Start of MATERIAL PROVIDED

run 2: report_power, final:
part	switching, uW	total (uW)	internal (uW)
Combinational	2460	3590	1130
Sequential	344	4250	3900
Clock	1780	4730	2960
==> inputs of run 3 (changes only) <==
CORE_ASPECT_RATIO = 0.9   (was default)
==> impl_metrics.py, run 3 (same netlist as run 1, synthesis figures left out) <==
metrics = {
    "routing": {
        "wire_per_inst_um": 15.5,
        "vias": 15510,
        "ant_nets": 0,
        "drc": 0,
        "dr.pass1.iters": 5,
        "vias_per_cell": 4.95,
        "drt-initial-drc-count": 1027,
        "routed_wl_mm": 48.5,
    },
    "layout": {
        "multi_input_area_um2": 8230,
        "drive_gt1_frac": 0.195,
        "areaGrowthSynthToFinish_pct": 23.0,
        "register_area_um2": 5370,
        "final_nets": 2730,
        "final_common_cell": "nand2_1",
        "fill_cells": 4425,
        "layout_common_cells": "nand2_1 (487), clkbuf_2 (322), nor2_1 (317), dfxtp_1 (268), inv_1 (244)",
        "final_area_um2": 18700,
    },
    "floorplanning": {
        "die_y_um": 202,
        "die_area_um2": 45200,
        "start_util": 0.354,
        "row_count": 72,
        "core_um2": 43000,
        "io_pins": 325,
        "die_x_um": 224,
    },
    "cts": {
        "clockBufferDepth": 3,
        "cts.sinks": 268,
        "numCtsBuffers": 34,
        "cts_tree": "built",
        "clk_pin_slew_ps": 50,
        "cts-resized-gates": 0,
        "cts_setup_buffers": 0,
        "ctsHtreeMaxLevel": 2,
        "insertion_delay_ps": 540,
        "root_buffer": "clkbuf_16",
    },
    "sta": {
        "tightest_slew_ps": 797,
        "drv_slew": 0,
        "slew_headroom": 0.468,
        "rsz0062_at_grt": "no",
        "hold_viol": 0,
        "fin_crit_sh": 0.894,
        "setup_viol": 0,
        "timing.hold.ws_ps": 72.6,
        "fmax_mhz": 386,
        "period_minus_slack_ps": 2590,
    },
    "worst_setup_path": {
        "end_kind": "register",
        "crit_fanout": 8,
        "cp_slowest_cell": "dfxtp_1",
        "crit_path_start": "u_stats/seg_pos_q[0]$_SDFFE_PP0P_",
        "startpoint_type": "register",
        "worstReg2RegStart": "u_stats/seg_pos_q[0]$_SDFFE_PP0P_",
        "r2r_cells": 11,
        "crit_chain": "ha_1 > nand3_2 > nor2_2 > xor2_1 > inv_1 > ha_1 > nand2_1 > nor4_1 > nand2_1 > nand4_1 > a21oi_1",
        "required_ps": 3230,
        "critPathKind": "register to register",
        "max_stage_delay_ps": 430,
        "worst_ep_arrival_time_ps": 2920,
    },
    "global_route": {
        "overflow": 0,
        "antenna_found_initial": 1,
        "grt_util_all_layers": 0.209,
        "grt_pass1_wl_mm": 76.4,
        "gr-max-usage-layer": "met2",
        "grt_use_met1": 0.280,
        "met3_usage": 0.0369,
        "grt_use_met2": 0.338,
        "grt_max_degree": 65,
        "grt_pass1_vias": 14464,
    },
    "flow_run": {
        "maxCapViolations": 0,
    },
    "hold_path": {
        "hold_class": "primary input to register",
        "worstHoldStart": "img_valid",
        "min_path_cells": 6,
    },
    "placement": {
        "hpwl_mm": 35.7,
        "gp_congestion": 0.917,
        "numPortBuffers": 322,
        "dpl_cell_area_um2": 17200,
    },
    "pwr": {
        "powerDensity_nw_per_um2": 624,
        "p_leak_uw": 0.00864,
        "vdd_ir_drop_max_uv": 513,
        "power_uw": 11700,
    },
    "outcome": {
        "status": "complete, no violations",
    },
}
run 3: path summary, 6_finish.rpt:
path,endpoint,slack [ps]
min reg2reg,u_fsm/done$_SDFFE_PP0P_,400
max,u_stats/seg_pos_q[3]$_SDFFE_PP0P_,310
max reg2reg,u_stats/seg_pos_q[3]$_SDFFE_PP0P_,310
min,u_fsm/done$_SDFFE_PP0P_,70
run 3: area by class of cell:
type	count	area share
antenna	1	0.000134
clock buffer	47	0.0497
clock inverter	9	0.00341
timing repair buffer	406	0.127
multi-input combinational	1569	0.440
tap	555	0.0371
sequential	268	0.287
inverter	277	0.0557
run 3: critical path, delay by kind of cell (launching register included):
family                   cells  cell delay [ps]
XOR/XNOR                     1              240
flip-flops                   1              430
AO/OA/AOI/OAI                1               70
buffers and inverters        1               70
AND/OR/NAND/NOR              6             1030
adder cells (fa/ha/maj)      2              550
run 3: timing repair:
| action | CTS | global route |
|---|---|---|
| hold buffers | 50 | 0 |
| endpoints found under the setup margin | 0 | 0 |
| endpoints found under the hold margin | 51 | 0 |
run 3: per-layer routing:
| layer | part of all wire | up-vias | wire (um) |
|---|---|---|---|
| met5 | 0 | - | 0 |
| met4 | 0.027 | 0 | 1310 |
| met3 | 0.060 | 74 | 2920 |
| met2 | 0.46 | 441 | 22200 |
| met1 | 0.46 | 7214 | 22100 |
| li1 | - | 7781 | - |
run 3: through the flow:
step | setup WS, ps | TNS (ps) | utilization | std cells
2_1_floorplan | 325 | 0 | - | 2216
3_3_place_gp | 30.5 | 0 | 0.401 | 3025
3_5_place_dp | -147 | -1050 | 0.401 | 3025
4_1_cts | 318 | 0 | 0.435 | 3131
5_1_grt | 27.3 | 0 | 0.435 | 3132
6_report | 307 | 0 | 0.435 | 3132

End of MATERIAL PROVIDED

Return the material exactly. Leave out no line.

REPLY
run 2: report_power, final:
part	switching, uW	total (uW)	internal (uW)
Combinational	2460	3590	1130
Sequential	344	4250	3900
Clock	1780	4730	2960
==> inputs of run 3 (changes only) <==
CORE_ASPECT_RATIO = 0.9   (was default)
==> impl_metrics.py, run 3 (same netlist as run 1, synthesis figures left out) <==
metrics = {
    "routing": {
        "wire_per_inst_um": 15.5,
        "vias": 15510,
        "ant_nets": 0,
        "drc": 0,
        "dr.pass1.iters": 5,
        "vias_per_cell": 4.95,
        "drt-initial-drc-count": 1027,
        "routed_wl_mm": 48.5,
    },
    "layout": {
        "multi_input_area_um2": 8230,
        "drive_gt1_frac": 0.195,
        "areaGrowthSynthToFinish_pct": 23.0,
        "register_area_um2": 5370,
        "final_nets": 2730,
        "final_common_cell": "nand2_1",
        "fill_cells": 4425,
        "layout_common_cells": "nand2_1 (487), clkbuf_2 (322), nor2_1 (317), dfxtp_1 (268), inv_1 (244)",
        "final_area_um2": 18700,
    },
    "floorplanning": {
        "die_y_um": 202,
        "die_area_um2": 45200,
        "start_util": 0.354,
        "row_count": 72,
        "core_um2": 43000,
        "io_pins": 325,
        "die_x_um": 224,
    },
    "cts": {
        "clockBufferDepth": 3,
        "cts.sinks": 268,
        "numCtsBuffers": 34,
        "cts_tree": "built",
        "clk_pin_slew_ps": 50,
        "cts-resized-gates": 0,
        "cts_setup_buffers": 0,
        "ctsHtreeMaxLevel": 2,
        "insertion_delay_ps": 540,
        "root_buffer": "clkbuf_16",
    },
    "sta": {
        "tightest_slew_ps": 797,
        "drv_slew": 0,
        "slew_headroom": 0.468,
        "rsz0062_at_grt": "no",
        "hold_viol": 0,
        "fin_crit_sh": 0.894,
        "setup_viol": 0,
        "timing.hold.ws_ps": 72.6,
        "fmax_mhz": 386,
        "period_minus_slack_ps": 2590,
    },
    "worst_setup_path": {
        "end_kind": "register",
        "crit_fanout": 8,
        "cp_slowest_cell": "dfxtp_1",
        "crit_path_start": "u_stats/seg_pos_q[0]$_SDFFE_PP0P_",
        "startpoint_type": "register",
        "worstReg2RegStart": "u_stats/seg_pos_q[0]$_SDFFE_PP0P_",
        "r2r_cells": 11,
        "crit_chain": "ha_1 > nand3_2 > nor2_2 > xor2_1 > inv_1 > ha_1 > nand2_1 > nor4_1 > nand2_1 > nand4_1 > a21oi_1",
        "required_ps": 3230,
        "critPathKind": "register to register",
        "max_stage_delay_ps": 430,
        "worst_ep_arrival_time_ps": 2920,
    },
    "global_route": {
        "overflow": 0,
        "antenna_found_initial": 1,
        "grt_util_all_layers": 0.209,
        "grt_pass1_wl_mm": 76.4,
        "gr-max-usage-layer": "met2",
        "grt_use_met1": 0.280,
        "met3_usage": 0.0369,
        "grt_use_met2": 0.338,
        "grt_max_degree": 65,
        "grt_pass1_vias": 14464,
    },
    "flow_run": {
        "maxCapViolations": 0,
    },
    "hold_path": {
        "hold_class": "primary input to register",
        "worstHoldStart": "img_valid",
        "min_path_cells": 6,
    },
    "placement": {
        "hpwl_mm": 35.7,
        "gp_congestion": 0.917,
        "numPortBuffers": 322,
        "dpl_cell_area_um2": 17200,
    },
    "pwr": {
        "powerDensity_nw_per_um2": 624,
        "p_leak_uw": 0.00864,
        "vdd_ir_drop_max_uv": 513,
        "power_uw": 11700,
    },
    "outcome": {
        "status": "complete, no violations",
    },
}
run 3: path summary, 6_finish.rpt:
path,endpoint,slack [ps]
min reg2reg,u_fsm/done$_SDFFE_PP0P_,400
max,u_stats/seg_pos_q[3]$_SDFFE_PP0P_,310
max reg2reg,u_stats/seg_pos_q[3]$_SDFFE_PP0P_,310
min,u_fsm/done$_SDFFE_PP0P_,70
run 3: area by class of cell:
type	count	area share
antenna	1	0.000134
clock buffer	47	0.0497
clock inverter	9	0.00341
timing repair buffer	406	0.127
multi-input combinational	1569	0.440
tap	555	0.0371
sequential	268	0.287
inverter	277	0.0557
run 3: critical path, delay by kind of cell (launching register included):
family                   cells  cell delay [ps]
XOR/XNOR                     1              240
flip-flops                   1              430
AO/OA/AOI/OAI                1               70
buffers and inverters        1               70
AND/OR/NAND/NOR              6             1030
adder cells (fa/ha/maj)      2              550
run 3: timing repair:
| action | CTS | global route |
|---|---|---|
| hold buffers | 50 | 0 |
| endpoints found under the setup margin | 0 | 0 |
| endpoints found under the hold margin | 51 | 0 |
run 3: per-layer routing:
| layer | part of all wire | up-vias | wire (um) |
|---|---|---|---|
| met5 | 0 | - | 0 |
| met4 | 0.027 | 0 | 1310 |
| met3 | 0.060 | 74 | 2920 |
| met2 | 0.46 | 441 | 22200 |
| met1 | 0.46 | 7214 | 22100 |
| li1 | - | 7781 | - |
run 3: through the flow:
step | setup WS, ps | TNS (ps) | utilization | std cells
2_1_floorplan | 325 | 0 | - | 2216
3_3_place_gp | 30.5 | 0 | 0.401 | 3025
3_5_place_dp | -147 | -1050 | 0.401 | 3025
4_1_cts | 318 | 0 | 0.435 | 3131
5_1_grt | 27.3 | 0 | 0.435 | 3132
6_report | 307 | 0 | 0.435 | 3132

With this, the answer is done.